Data assimilation is a mathematical discipline that integrates observed data and numerical models to improve the interpretation and prediction of dynamical systems. It is a crucial component of earth sciences, particularly in numerical weather prediction (NWP). Data assimilation techniques have been widely investigated in NWP in the last two decades to refine the initial conditions of weather models by combining model forecasts and observational data. Most NWP centers around the world employ variational and ensemble-variational data assimilation methods, which iteratively reduce cost functions via gradient-based optimization. However, these methods require significant computational resources.
Recently, quantum computing has emerged as a new avenue of computational technology, offering a promising solution for overcoming the computational challenges of classical computers. Quantum computers can take advantage of quantum effects such as tunneling, superposition, and entanglement to significantly reduce computational demands. Quantum annealing machines, in particular, are powerful for solving optimization problems.
In a recent study, Professor Shunji Kotsuki from the Institute for Advanced Academic Research/Center for Environmental Remote Sensing/Research Institute of Disaster Medicine, Chiba University, along with his colleagues Fumitoshi Kawasaki from the Graduate School of Science and Engineering and Masanao Ohashi from the Center for Environmental Remote Sensing, developed a novel data assimilation technique designed for quantum annealing machines. "Our study introduces a novel quantum annealing approach to accelerate data assimilation, which is the main computational bottleneck for numerical weather predictions. With this algorithm, we successfully solved data assimilation on quantum annealers for the first time," explains Prof. Kotsuki. Their study has been published in the journal Nonlinear Processes in Geophysics on June 07, 2024.
In the study, the researchers focused on the four-dimensional variational data assimilation (4DVAR) method, one of the most widely used data assimilation methods in NWP systems. However, since 4DVAR is designed for classical computers, it cannot be directly used on quantum hardware. Prof. Kotsuki clarifies, "Unlike the conventional 4DVAR, which requires a cost function and its gradient, quantum annealers require only the cost function. However, the cost function must be represented by binary variables (0 or 1). Therefore, we reformulated the 4DVAR cost function, a quadratic unconstrained optimization (QUO) problem, into a quadratic unconstrained binary optimization (QUBO) problem, which quantum annealers can solve."
The researchers applied this QUBO approach to a series of 4DVAR experiments using a 40-variable Lorentz-96 model, which is a dynamical system commonly used to test data assimilation. They conducted the experiments using the D-Wave Advantage physical quantum annealer, or Phy-QA, and the Fixstars Amplify's simulated quantum annealer, or Sim-QA. Moreover, they tested the conventionally utilized quasi-Newton-based iterative approaches, using the Broyden-Fletcher-Goldfarb-Shanno formula, in solving linear and nonlinear QUO problems and compared their performance to that of quantum annealers.
The results revealed that quantum annealers produced analysis with comparable accuracy to conventional quasi-Newton-based approaches but in a fraction of the time they took. The D-Wave's Phy-QA required less than 0.05 seconds for computation, much faster than conventional approaches. However, it also exhibited slightly larger root mean square errors, which the researchers attributed to the inherent stochastic quantum effects. To address this, they found that reading out multiple solutions from the quantum annealer improved stability and accuracy. They also noted that the scaling factor for quantum data assimilation, which is important for regulating the analysis accuracy, was different for the D-Wave Phy-QA and the Sim-QA, owing to the stochastic quantum effects associated with the former annealer.

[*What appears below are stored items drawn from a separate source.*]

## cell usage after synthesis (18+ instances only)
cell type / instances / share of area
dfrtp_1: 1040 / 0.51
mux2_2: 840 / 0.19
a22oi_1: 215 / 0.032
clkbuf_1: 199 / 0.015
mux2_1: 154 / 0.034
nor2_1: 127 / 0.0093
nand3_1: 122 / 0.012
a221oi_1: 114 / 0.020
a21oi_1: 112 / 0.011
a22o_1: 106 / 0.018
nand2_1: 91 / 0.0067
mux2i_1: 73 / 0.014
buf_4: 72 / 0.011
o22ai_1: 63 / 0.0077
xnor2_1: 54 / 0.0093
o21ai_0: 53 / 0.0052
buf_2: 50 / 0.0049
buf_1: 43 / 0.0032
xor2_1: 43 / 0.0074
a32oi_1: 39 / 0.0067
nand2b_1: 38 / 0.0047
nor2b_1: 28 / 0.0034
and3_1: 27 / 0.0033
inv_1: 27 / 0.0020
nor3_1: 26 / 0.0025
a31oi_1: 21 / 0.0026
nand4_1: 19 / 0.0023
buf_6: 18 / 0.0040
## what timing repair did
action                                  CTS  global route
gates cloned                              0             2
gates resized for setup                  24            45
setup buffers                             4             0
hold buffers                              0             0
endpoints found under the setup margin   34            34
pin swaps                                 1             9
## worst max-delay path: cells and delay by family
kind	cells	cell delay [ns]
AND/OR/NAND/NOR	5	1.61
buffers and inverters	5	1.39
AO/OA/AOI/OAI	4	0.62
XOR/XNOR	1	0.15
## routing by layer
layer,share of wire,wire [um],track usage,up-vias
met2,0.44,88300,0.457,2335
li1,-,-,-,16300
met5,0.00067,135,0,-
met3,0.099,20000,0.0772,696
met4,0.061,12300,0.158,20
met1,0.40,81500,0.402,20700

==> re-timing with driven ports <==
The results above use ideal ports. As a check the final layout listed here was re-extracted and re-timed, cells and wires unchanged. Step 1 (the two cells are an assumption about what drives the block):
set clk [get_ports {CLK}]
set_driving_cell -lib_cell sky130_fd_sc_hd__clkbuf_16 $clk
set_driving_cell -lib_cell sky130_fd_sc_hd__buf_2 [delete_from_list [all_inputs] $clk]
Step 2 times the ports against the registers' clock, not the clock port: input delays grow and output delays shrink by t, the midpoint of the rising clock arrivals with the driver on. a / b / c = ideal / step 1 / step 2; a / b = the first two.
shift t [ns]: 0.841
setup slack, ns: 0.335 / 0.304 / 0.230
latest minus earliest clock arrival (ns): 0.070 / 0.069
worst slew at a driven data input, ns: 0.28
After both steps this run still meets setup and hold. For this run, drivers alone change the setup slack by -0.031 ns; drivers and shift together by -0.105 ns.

These findings signify the role of quantum computers in reducing the computational cost of data assimilation. "Our approach could revolutionize future NWP systems, enabling a deeper understanding and improved predictions with much less computational time. In addition, it has the potential to advance the practical applications of quantum annealers in solving complex optimization problems in earth science," remarks Prof. Kotsuki.

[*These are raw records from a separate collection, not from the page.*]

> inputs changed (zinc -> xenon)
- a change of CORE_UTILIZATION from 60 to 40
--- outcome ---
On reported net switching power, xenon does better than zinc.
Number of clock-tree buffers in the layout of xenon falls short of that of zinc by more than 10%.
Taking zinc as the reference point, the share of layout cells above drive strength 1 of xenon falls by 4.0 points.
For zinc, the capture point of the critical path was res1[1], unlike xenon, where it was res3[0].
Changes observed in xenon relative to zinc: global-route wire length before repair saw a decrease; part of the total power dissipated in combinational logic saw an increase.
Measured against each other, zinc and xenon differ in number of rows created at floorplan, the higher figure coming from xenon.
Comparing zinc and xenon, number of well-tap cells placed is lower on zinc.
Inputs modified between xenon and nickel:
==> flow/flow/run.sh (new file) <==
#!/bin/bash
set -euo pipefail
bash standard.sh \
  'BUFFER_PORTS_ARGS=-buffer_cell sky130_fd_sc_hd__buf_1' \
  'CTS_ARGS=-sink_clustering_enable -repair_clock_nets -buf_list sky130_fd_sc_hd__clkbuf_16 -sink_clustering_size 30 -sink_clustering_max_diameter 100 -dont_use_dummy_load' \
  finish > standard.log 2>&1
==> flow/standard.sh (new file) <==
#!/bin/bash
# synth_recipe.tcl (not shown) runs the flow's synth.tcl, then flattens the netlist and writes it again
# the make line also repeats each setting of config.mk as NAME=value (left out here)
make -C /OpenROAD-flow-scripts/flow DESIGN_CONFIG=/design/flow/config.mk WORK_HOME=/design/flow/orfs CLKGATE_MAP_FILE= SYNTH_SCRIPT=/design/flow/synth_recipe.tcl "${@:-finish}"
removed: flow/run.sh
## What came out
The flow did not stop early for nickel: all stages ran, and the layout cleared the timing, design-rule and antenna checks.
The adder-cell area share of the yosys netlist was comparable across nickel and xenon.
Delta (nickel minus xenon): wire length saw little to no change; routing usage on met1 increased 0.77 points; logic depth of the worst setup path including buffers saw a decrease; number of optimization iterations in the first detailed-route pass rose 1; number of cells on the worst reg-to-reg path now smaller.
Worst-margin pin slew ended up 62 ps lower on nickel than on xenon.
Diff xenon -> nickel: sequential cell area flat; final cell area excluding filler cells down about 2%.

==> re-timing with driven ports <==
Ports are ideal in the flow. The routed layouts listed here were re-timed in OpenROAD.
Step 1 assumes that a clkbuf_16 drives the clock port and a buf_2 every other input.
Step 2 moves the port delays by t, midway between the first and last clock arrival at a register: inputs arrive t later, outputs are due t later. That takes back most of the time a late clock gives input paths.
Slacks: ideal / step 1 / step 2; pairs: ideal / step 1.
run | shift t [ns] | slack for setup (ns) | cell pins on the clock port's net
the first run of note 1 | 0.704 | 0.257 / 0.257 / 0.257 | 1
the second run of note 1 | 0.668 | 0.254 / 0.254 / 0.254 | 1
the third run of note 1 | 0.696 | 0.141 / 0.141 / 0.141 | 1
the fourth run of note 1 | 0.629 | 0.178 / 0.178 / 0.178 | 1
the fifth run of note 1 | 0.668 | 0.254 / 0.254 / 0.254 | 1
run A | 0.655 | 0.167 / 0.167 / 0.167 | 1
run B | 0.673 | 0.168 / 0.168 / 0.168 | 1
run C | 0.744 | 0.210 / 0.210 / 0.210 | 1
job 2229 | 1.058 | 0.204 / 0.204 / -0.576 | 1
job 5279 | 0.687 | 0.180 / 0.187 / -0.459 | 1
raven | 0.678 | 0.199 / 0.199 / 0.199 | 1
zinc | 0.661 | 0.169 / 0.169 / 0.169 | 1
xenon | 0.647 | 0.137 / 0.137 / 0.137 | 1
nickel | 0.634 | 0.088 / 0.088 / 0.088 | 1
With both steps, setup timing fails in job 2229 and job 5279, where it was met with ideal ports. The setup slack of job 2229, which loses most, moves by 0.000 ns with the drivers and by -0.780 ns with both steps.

Overall, the proposed innovative method holds great promise for inspiring future applications of quantum computers in advancing data assimilation, potentially leading to more accurate weather predictions.

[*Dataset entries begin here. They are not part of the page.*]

What follows belongs to an exercise in optimizing a design on an open flow for small area, a short achievable clock period and few clock cycles per item; a production flow would make more cautious choices.

==> run a: inputs <==
==> flow/design.v <==
package apm_pkg;
  localparam int unsigned DataBits   = 32;
  localparam int unsigned RpmBits    = 30;
  localparam int unsigned CfgIdxBits = 2;
  localparam logic [CfgIdxBits-1:0] CfgDebounce    = 2'd0;
  localparam logic [CfgIdxBits-1:0] CfgStopTimeout = 2'd1;
  localparam logic [CfgIdxBits-1:0] CfgSpeedScale  = 2'd2;
  localparam logic OpPulse = 1'b0;
  localparam logic OpPoll  = 1'b1;
  localparam logic [DataBits-1:0] DebounceReset = 32'd40000;
  localparam logic [DataBits-1:0] StopReset     = 32'd3000000;
  localparam logic [DataBits-1:0] ScaleReset    = 32'd558584000;
  localparam logic [DataBits-1:0] RpmQ4Num = 32'd960000000;
  localparam int unsigned     MphNumBits = 18;
  localparam int unsigned     MphDenBits = 17;
  localparam logic [MphNumBits-1:0] MphNum = 18'd223694;
  localparam logic [MphDenBits-1:0] MphDen = 17'd100000;
  localparam int unsigned     ProdBits     = DataBits + MphNumBits;
  localparam int unsigned     MphDigitBits = 4;
  localparam int unsigned     MphSteps     = (ProdBits + MphDigitBits - 1) / MphDigitBits;
  localparam int unsigned     MphQuotBits  = MphSteps * MphDigitBits;
  localparam int unsigned DivSteps = DataBits;
  localparam int unsigned CntBits  = $clog2(DivSteps);
  localparam int unsigned QueueDepth     = 2;
  localparam int unsigned QueuePtrBits   = $clog2(QueueDepth);
  localparam int unsigned QueueCountBits = $clog2(QueueDepth + 1);
  typedef struct packed {
    logic                operation;
    logic [DataBits-1:0] now_us;
  } in_word_t;
  typedef struct packed {
    logic                pulse_accepted;
    logic [DataBits-1:0] revolutions;
    logic [DataBits-1:0] period_us;
    logic [RpmBits-1:0]  rpm_q4;
    logic [DataBits-1:0] speed_mm_per_s;
    logic [DataBits-1:0] speed_milli_mph;
  } out_word_t;
  typedef struct packed {
    logic                pulse_accepted;
    logic [DataBits-1:0] revolutions;
    logic [DataBits-1:0] period_us;
  } job_t;
endpackage
module anemometer_period_speed_meter_top (
  input  logic                           clk_i,
  input  logic                           rst_ni,
  input  logic                           in_valid_i,
  output logic                           in_ready_o,
  input  apm_pkg::in_word_t              in_word_i,
  output logic                           out_valid_o,
  input  logic                           out_ready_i,
  output apm_pkg::out_word_t             out_word_o,
  input  logic                           cfg_we_i,
  input  logic [apm_pkg::CfgIdxBits-1:0] cfg_index_i,
  input  logic [apm_pkg::DataBits-1:0]   cfg_data_i
);
  localparam logic [31:0] RpmNum = apm_pkg::RpmQ4Num;
  logic [31:0] deb_q, stop_q, scale_q;
  logic        stg_we_q;
  logic [1:0]  stg_idx_q;
  logic [31:0] stg_data_q;
  always_ff @(posedge clk_i or negedge rst_ni) begin
    if (!rst_ni) begin
      stg_we_q <= 1'b0;
    end else begin
      stg_we_q <= cfg_we_i;
    end
  end
  always_ff @(posedge clk_i) begin
    stg_idx_q  <= cfg_index_i;
    stg_data_q <= cfg_data_i;
  end
  always_ff @(posedge clk_i or negedge rst_ni) begin
    if (!rst_ni) begin
      deb_q   <= apm_pkg::DebounceReset;
      stop_q  <= apm_pkg::StopReset;
      scale_q <= apm_pkg::ScaleReset;
    end else if (stg_we_q) begin
      case (stg_idx_q)
        apm_pkg::CfgDebounce:    deb_q   <= stg_data_q;
        apm_pkg::CfgStopTimeout: stop_q  <= stg_data_q;
        apm_pkg::CfgSpeedScale:  scale_q <= stg_data_q;
        default: ;
      endcase
    end
  end
  typedef enum logic [1:0] {
    StIdle,
    StDiv,
    StLast
  } state_e;
  state_e      state_q;
  logic        in_v_q;             
  logic        t_v_q;              
  logic        out_valid_q;
  logic        cache_q;            
  logic [31:0] last_q;
  logic        pulse_q;
  logic [31:0] rev_q, per_q;
  logic [29:0] quo_r_q;            
  logic [31:0] quo_s_q;            
  logic [1:0]  nb_r_q, nb_s_q;     
  logic [31:0] mph_q;
  logic [32:0] rem_r_q, rem_s_q;   
  logic [1:0]  qb_q;               
  logic [16:0] rem_m_q;            
  logic        sat_q;
  logic [4:0]  cnt_q;
  logic        in_rdy_q;
  assign in_ready_o  = in_rdy_q;
  assign out_valid_o = out_valid_q;
  assign out_word_o  = {pulse_q, rev_q, per_q, quo_r_q, quo_s_q, mph_q};
  logic        in_op_q;
  logic [31:0] in_now_q;
  always_ff @(posedge clk_i) begin
    if (in_ready_o) begin
      in_op_q  <= in_word_i.operation;
      in_now_q <= in_word_i.now_us;
    end
  end
  logic [32:0] el_x;
  logic [31:0] elapsed;
  logic        wrap, deb_ok, stop_hit;
  logic [33:0] x_a, x_b, x_d, y_d, x_s, x_c, y_s, y_c, x, y;
  logic [3:0]  el_skip;
  logic        t_deb_q, t_stop_q, t_elz_q;
  logic [3:0]  t_skip_q;
  assign el_x    = {1'b0, in_now_q} - {1'b0, last_q};
  assign elapsed = el_x[31:0];
  assign wrap    = el_x[32];
  assign x_a = {2'b00, in_now_q};
  assign x_b = {2'b11, ~last_q};
  assign x_d = {2'b11, ~deb_q};
  assign y_d = {2'b11, ~stop_q};
  assign x_s = x_a ^ x_b ^ x_d;
  assign x_c = {(x_a[32:0] & x_b[32:0]) | (x_a[32:0] & x_d[32:0]) | (x_b[32:0] & x_d[32:0]), 1'b1};
  assign y_s = x_a ^ x_b ^ y_d;
  assign y_c = {(x_a[32:0] & x_b[32:0]) | (x_a[32:0] & y_d[32:0]) | (x_b[32:0] & y_d[32:0]), 1'b0};
  assign x   = x_s + x_c + 34'd1;
  assign y   = y_s + y_c + 34'd1;
  assign deb_ok   = wrap ? !(x[33] && !x[32]) : !x[33];
  assign stop_hit = wrap ? !(y[33] && !y[32]) : !y[33];
  always_comb begin
    el_skip = '0;
    for (int i = 1; i < 15; i++) if ((elapsed >> (2*i)) != 32'd0) el_skip = 4'(i);
  end
  always_ff @(posedge clk_i) begin
    if (in_v_q) begin
      t_deb_q  <= deb_ok;
      t_stop_q <= stop_hit;
      t_elz_q  <= in_now_q == last_q;
      t_skip_q <= el_skip;
    end
  end
  logic        last_nz, per_nz, pulse_ok, set_per, clr_per, fire, go_div, go_zero;
  logic [3:0]  p_skip_q;           
  assign last_nz  = last_q != '0;
  assign per_nz   = per_q != '0;
  assign pulse_ok = (in_op_q == apm_pkg::OpPulse) && t_deb_q;
  assign set_per  = pulse_ok && last_nz;
  assign clr_per  = (in_op_q == apm_pkg::OpPoll) && last_nz && t_stop_q;
  assign fire     = t_v_q && (state_q == StIdle) && (!out_valid_q || out_ready_i);
  assign go_div   = set_per ? !t_elz_q : (!clr_per && per_nz && !cache_q);
  assign go_zero  = set_per ? t_elz_q : (clr_per || !per_nz);
  always_comb begin
  end
  logic [3:0]  skip;
  logic        num_small;
  logic [31:0] scl, rpm;
  assign skip      = set_per ? t_skip_q : p_skip_q;
  assign num_small = scale_q[31:30] == '0;
  assign scl       = num_small ? {scale_q[29:0], 2'b00} : scale_q;
  assign rpm       = num_small ? {RpmNum[29:0], 2'b00} : RpmNum;
  logic [63:0] num_s, num_r;
  logic [4:0]  cnt_init, nb_idx;
  assign num_s    = {32'b0, scl} << {skip, 1'b0};
  assign num_r    = {32'b0, rpm} << {skip, 1'b0};
  assign cnt_init = {~skip, 1'b1} - {3'b0, num_small, 1'b0};
  assign nb_idx   = (state_q == StIdle) ? {~skip, 1'b1} : cnt_q - 5'd2;
  function automatic logic [33:0] nr_step(input logic [32:0] rem, input logic nb,
                                          input logic [31:0] d);
    logic [33:0] dv;
    dv = rem[32] ? {2'b00, d} : ~{2'b00, d};
    nr_step = {rem, nb} + dv + {33'b0, ~rem[32]};
  endfunction
  logic [33:0] nr_r1, nr_s1, nr_r, nr_s;
  assign nr_r1 = nr_step(rem_r_q, nb_r_q[1], per_q);
  assign nr_s1 = nr_step(rem_s_q, nb_s_q[1], per_q);
  assign nr_r  = nr_step(nr_r1[32:0], nb_r_q[0], per_q);
  assign nr_s  = nr_step(nr_s1[32:0], nb_s_q[0], per_q);
  function automatic logic ge_const(input logic [16:0] x, input logic [16:0] c);
    logic gt, eq;
    gt = 1'b0;
    eq = 1'b1;
    for (int i = 16; i >= 0; i--) begin
      gt = gt | (eq & x[i] & ~c[i]);
      eq = eq & (x[i] == c[i]);
    end
    ge_const = gt | eq;
  endfunction
  function automatic logic [49:0] mph_step(input logic [49:0] st, input logic b);
    logic        sat, ge1, ge2, ge3, s0, ao;
    logic [31:0] y, yn;
    logic [16:0] r, rn;
    logic [17:0] m0;
    logic [2:0]  mv;
    logic [3:0]  mlow;
    logic [28:0] yinc;
    {sat, y, r} = st;
    m0  = {r, 1'b0};
    ge1 = ge_const(r, 17'd50000);    
    ge2 = ge_const(r, 17'd38153);    
    ge3 = ge_const(r, 17'd88153);    
    if (!b) begin
      if (!ge1) begin rn = m0[16:0];                    mv = 3'd0; end
      else      begin rn = 17'(m0 - 18'd100000);        mv = 3'd1; end
    end else begin
      if (!ge2)      begin rn = 17'(m0 + 18'd23694);    mv = 3'd2; end
      else if (!ge3) begin rn = 17'(m0 - 18'd76306);    mv = 3'd3; end
      else           begin rn = 17'(m0 - 18'd176306);   mv = 3'd4; end
    end
    mlow = {1'b0, y[1:0], 1'b0} + {1'b0, mv};
    yinc = y[30:2] + 1'b1;
    s0   = sat | y[31];
    ao   = &y[30:2];
    yn   = {32{s0}} | {(mlow[3] ? (yinc | {29{ao}}) : y[30:2]), (mlow[2:0] | {3{mlow[3] & ao}})};
    mph_step = {s0 | (mlow[3] & ao), yn, rn};
  endfunction
  logic [49:0] mph_st1, mph_st2;
  logic [16:0] rem_m_d;
  logic [31:0] mph_d;
  logic        sat_d;
  assign mph_st1 = mph_step({sat_q, mph_q, rem_m_q}, qb_q[1]);
  assign mph_st2 = mph_step(mph_st1, qb_q[0]);
  assign {sat_d, mph_d, rem_m_d} = mph_st2;
  state_e state_d;
  logic   in_v_d, t_v_d, out_valid_d;
  always_comb begin
    state_d     = state_q;
    in_v_d      = in_rdy_q && in_valid_i;
    t_v_d       = in_v_q || (t_v_q && !fire);
    out_valid_d = out_valid_q && !out_ready_i;
    unique case (state_q)
      StIdle: begin
        if (fire) begin
          if (go_div) state_d = StDiv;
          else        out_valid_d = 1'b1;
        end
      end
      StDiv:   if (cnt_q == 5'd1) state_d = StLast;
      StLast: begin
        out_valid_d = 1'b1;
        state_d     = StIdle;
      end
      default: state_d = StIdle;
    endcase
  end
  always_ff @(posedge clk_i or negedge rst_ni) begin
    if (!rst_ni) begin
      in_rdy_q    <= 1'b1;
      in_v_q      <= 1'b0;
      t_v_q       <= 1'b0;
      state_q     <= StIdle;
      out_valid_q <= 1'b0;
      cache_q     <= 1'b0;
      last_q      <= '0;
      rev_q       <= '0;
      per_q       <= '0;
      p_skip_q    <= '0;
    end else begin
      in_rdy_q    <= !in_v_d && (!t_v_d || (state_d == StIdle && !out_valid_d));
      in_v_q      <= in_v_d;
      t_v_q       <= t_v_d;
      state_q     <= state_d;
      out_valid_q <= out_valid_d;
      if (stg_we_q && stg_idx_q == apm_pkg::CfgSpeedScale) cache_q <= 1'b0;
      if (fire) begin
        if (pulse_ok) begin
          last_q <= in_now_q;
          rev_q  <= rev_q + 1'b1;
        end
        if (set_per) begin
          per_q    <= elapsed;
          p_skip_q <= t_skip_q;
        end else if (clr_per) begin
          per_q    <= '0;
          p_skip_q <= '0;
        end
        if (!go_div && go_zero) cache_q <= 1'b1;
      end
      if (state_q == StLast) cache_q <= 1'b1;
    end
  end
  always_ff @(posedge clk_i) begin
    nb_r_q <= (state_q == StIdle) ? {rpm[nb_idx], rpm[{nb_idx[4:1], 1'b0}]}
                                  : {RpmNum[nb_idx], RpmNum[{nb_idx[4:1], 1'b0}]};
    nb_s_q <= (state_q == StIdle) ? {scl[nb_idx], scl[{nb_idx[4:1], 1'b0}]}
                                  : {scale_q[nb_idx], scale_q[{nb_idx[4:1], 1'b0}]};
  end
  always_ff @(posedge clk_i) begin
    unique case (state_q)
      StIdle: begin
        if (fire) begin
          pulse_q <= pulse_ok;
          rem_r_q <= {1'b0, num_r[63:32]};
          rem_s_q <= {1'b0, num_s[63:32]};
          qb_q    <= 2'b00;
          rem_m_q <= '0;
          sat_q   <= 1'b0;
          cnt_q   <= cnt_init;
          if (go_div || go_zero) begin
            quo_r_q <= '0;
            quo_s_q <= '0;
            mph_q   <= '0;
          end
        end
      end
      StDiv: begin
        rem_r_q <= nr_r[32:0];
        quo_r_q <= {quo_r_q[27:0], ~nr_r1[33], ~nr_r[33]};
        rem_s_q <= nr_s[32:0];
        quo_s_q <= {quo_s_q[29:0], ~nr_s1[33], ~nr_s[33]};
        qb_q    <= {~nr_s1[33], ~nr_s[33]};
        rem_m_q <= rem_m_d;
        sat_q   <= sat_d;
        mph_q   <= mph_d;
        cnt_q   <= cnt_q - 5'd2;
      end
      StLast: begin
        rem_m_q <= rem_m_d;
        sat_q   <= sat_d;
        mph_q   <= mph_d;
      end
      default: ;
    endcase
  end
endmodule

About Professor Shunji Kotsuki
Dr. Shunji Kotsuki is currently a Professor at the Institute for Advanced Academic Research (IAAR), Chiba University, leading "Environmental Prediction Science." He received his B.S. (2009), M.S. (2011), and Ph.D. (2013) degrees in civil engineering from Kyoto University. He has over 40 publications and received over 500 citations. Dr. Kotsuki is a leading scientist in data assimilation, deep learning numerical weather prediction with over ten years of research experience in the development of the global atmospheric data assimilation system (a.k.a. NICAM-LETKF). His research interests include data assimilation mathematics, model parameter estimation, observation diagnosis including impact estimates, satellite data analysis, hydrological modeling, and atmospheric and hydrological disaster predictions. He is currently the project manager for Goal 8 of Japan's Moonshot Program, where he leads an interdisciplinary research team. This team includes experts in meteorology, disaster mathematics, information science, computer vision, ethics, and legal studies, all working together to achieve a weather-controlled society.